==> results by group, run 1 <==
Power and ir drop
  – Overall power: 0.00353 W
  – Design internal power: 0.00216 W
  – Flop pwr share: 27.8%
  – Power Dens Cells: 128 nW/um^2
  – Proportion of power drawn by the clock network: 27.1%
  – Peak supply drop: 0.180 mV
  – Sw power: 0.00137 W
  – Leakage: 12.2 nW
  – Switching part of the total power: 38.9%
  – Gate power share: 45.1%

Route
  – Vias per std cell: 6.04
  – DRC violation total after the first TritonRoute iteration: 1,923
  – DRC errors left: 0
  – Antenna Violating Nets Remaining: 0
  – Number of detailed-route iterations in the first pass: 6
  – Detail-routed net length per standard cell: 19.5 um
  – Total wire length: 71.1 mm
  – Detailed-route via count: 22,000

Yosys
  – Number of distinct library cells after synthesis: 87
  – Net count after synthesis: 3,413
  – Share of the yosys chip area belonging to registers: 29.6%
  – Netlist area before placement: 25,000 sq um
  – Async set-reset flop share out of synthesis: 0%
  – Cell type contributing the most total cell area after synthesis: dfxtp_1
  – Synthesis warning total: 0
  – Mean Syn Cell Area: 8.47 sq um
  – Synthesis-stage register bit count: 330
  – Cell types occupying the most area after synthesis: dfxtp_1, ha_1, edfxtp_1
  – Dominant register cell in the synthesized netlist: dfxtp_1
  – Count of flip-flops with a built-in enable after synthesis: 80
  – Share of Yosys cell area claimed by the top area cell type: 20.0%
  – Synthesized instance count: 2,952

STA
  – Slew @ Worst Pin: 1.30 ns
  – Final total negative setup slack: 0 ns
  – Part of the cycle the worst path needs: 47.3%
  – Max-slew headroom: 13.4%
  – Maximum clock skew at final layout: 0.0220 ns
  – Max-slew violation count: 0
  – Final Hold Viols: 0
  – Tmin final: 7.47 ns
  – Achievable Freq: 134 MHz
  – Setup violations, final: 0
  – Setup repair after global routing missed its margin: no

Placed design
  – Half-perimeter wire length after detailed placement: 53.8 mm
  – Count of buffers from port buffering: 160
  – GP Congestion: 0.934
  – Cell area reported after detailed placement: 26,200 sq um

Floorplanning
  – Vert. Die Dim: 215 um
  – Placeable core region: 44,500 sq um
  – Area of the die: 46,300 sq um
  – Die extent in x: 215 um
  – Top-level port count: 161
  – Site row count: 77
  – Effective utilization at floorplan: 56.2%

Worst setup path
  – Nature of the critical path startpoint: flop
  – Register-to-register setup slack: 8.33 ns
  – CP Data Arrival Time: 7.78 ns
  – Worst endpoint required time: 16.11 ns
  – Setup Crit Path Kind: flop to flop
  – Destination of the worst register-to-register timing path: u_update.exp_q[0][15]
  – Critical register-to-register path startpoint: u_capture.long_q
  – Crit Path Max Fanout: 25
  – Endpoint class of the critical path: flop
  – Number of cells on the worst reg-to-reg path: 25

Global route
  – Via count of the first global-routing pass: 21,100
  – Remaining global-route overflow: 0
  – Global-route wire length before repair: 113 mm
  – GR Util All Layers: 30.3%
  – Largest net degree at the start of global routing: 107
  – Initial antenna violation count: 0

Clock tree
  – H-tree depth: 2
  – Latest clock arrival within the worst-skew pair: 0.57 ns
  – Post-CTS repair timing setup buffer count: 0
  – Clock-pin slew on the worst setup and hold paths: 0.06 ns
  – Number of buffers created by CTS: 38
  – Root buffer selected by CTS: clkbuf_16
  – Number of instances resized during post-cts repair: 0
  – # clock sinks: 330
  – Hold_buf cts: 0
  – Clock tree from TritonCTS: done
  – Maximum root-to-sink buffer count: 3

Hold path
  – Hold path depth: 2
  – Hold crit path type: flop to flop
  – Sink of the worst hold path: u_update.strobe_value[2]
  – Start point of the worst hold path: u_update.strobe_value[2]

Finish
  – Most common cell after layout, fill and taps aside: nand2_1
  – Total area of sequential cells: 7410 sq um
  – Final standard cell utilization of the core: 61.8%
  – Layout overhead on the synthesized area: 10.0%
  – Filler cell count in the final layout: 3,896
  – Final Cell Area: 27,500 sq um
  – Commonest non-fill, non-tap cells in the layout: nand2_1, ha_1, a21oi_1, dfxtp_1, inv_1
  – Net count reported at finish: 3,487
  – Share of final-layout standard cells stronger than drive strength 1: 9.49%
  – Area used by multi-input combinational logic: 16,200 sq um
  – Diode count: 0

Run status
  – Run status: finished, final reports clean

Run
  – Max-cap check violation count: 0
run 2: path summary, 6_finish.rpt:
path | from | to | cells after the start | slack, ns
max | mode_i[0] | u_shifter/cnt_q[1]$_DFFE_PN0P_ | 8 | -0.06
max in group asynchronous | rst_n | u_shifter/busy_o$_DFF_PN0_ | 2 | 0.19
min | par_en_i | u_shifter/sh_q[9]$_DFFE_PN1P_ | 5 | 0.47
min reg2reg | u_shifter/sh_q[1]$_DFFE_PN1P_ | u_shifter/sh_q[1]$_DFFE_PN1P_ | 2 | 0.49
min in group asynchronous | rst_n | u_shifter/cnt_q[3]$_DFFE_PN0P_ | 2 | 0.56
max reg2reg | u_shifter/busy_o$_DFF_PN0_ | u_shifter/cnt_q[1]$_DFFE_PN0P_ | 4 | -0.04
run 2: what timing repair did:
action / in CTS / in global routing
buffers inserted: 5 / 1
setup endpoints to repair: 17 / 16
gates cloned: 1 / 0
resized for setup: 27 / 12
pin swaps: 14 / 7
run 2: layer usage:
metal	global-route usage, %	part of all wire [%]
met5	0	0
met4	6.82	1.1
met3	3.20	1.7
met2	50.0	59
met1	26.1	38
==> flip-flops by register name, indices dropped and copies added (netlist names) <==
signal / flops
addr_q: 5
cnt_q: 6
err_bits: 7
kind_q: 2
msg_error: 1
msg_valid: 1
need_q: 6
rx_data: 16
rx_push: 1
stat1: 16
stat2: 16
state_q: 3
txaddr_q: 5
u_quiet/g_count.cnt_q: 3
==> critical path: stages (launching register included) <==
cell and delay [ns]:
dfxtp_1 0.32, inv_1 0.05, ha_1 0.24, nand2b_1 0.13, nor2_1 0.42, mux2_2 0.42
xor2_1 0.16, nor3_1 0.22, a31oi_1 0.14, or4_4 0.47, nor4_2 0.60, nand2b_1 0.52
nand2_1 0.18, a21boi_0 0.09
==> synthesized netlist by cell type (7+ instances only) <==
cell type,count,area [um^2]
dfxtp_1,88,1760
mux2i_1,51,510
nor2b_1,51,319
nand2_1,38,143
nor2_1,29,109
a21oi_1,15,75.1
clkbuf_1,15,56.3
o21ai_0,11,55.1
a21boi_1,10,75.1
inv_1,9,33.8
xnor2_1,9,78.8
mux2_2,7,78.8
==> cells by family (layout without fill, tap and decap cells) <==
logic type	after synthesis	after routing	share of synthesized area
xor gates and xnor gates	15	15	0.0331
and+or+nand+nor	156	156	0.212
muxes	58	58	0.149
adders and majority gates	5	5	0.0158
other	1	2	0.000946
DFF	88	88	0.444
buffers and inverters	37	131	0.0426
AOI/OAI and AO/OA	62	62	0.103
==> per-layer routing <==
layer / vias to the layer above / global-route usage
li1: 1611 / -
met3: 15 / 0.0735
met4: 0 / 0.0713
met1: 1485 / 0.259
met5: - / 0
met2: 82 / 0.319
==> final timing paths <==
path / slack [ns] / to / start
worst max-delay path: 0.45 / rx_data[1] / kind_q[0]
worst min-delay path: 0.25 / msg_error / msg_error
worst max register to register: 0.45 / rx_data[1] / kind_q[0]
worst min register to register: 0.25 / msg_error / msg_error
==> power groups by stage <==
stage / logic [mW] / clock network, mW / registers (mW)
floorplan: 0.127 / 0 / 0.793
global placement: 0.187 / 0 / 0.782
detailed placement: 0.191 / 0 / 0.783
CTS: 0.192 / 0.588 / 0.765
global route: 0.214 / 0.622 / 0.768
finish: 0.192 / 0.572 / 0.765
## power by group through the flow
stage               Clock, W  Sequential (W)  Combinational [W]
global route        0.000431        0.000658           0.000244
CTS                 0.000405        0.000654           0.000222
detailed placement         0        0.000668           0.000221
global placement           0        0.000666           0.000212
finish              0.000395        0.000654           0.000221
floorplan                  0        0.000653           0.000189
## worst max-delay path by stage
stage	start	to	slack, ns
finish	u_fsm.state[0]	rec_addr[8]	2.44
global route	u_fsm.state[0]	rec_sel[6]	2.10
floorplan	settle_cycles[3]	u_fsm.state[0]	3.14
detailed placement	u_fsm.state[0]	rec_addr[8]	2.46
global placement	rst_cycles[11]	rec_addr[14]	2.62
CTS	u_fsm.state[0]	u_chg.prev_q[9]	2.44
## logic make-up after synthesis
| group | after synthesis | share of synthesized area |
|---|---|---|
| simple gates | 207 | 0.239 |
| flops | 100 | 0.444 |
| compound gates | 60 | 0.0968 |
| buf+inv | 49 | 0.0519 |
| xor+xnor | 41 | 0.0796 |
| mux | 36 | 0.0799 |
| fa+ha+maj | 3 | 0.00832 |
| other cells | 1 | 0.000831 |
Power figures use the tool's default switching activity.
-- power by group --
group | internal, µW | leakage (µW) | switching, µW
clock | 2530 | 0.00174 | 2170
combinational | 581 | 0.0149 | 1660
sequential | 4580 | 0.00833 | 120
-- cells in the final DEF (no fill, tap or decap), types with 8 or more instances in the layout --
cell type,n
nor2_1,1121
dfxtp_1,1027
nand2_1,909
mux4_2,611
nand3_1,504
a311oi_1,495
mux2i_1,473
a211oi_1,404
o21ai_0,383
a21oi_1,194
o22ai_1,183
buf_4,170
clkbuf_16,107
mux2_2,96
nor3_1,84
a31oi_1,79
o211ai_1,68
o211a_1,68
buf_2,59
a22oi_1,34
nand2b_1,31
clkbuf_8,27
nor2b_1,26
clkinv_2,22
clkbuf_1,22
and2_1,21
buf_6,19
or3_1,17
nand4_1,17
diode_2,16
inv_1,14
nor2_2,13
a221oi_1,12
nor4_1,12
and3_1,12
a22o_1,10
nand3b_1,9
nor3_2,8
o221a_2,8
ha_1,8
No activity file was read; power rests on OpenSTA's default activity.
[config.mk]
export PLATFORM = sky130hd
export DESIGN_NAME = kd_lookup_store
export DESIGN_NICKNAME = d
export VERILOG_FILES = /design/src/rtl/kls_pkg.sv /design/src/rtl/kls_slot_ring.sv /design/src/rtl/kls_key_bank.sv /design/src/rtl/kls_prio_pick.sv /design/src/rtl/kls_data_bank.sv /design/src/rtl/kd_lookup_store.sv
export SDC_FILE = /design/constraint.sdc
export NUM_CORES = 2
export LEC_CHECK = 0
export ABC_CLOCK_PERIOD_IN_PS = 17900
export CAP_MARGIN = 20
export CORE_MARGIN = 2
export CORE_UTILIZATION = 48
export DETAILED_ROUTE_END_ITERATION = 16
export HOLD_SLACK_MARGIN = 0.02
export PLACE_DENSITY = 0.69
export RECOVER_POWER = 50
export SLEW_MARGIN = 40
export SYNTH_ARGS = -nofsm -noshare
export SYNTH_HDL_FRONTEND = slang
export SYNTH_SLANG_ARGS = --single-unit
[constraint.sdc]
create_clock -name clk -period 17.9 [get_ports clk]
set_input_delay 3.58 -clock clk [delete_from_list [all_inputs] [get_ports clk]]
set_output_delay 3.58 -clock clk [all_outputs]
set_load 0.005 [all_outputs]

---

◆ **TASK TO COMPLETE**
Looking at the entries above, can you reproduce exactly the lines from the one that holds "run 2: what" through the one that holds "worst min-delay path: 0.25", and only those?

◆ **RESPONSE BELOW**
run 2: what timing repair did:
action / in CTS / in global routing
buffers inserted: 5 / 1
setup endpoints to repair: 17 / 16
gates cloned: 1 / 0
resized for setup: 27 / 12
pin swaps: 14 / 7
run 2: layer usage:
metal	global-route usage, %	part of all wire [%]
met5	0	0
met4	6.82	1.1
met3	3.20	1.7
met2	50.0	59
met1	26.1	38
==> flip-flops by register name, indices dropped and copies added (netlist names) <==
signal / flops
addr_q: 5
cnt_q: 6
err_bits: 7
kind_q: 2
msg_error: 1
msg_valid: 1
need_q: 6
rx_data: 16
rx_push: 1
stat1: 16
stat2: 16
state_q: 3
txaddr_q: 5
u_quiet/g_count.cnt_q: 3
==> critical path: stages (launching register included) <==
cell and delay [ns]:
dfxtp_1 0.32, inv_1 0.05, ha_1 0.24, nand2b_1 0.13, nor2_1 0.42, mux2_2 0.42
xor2_1 0.16, nor3_1 0.22, a31oi_1 0.14, or4_4 0.47, nor4_2 0.60, nand2b_1 0.52
nand2_1 0.18, a21boi_0 0.09
==> synthesized netlist by cell type (7+ instances only) <==
cell type,count,area [um^2]
dfxtp_1,88,1760
mux2i_1,51,510
nor2b_1,51,319
nand2_1,38,143
nor2_1,29,109
a21oi_1,15,75.1
clkbuf_1,15,56.3
o21ai_0,11,55.1
a21boi_1,10,75.1
inv_1,9,33.8
xnor2_1,9,78.8
mux2_2,7,78.8
==> cells by family (layout without fill, tap and decap cells) <==
logic type	after synthesis	after routing	share of synthesized area
xor gates and xnor gates	15	15	0.0331
and+or+nand+nor	156	156	0.212
muxes	58	58	0.149
adders and majority gates	5	5	0.0158
other	1	2	0.000946
DFF	88	88	0.444
buffers and inverters	37	131	0.0426
AOI/OAI and AO/OA	62	62	0.103
==> per-layer routing <==
layer / vias to the layer above / global-route usage
li1: 1611 / -
met3: 15 / 0.0735
met4: 0 / 0.0713
met1: 1485 / 0.259
met5: - / 0
met2: 82 / 0.319
==> final timing paths <==
path / slack [ns] / to / start
worst max-delay path: 0.45 / rx_data[1] / kind_q[0]
worst min-delay path: 0.25 / msg_error / msg_error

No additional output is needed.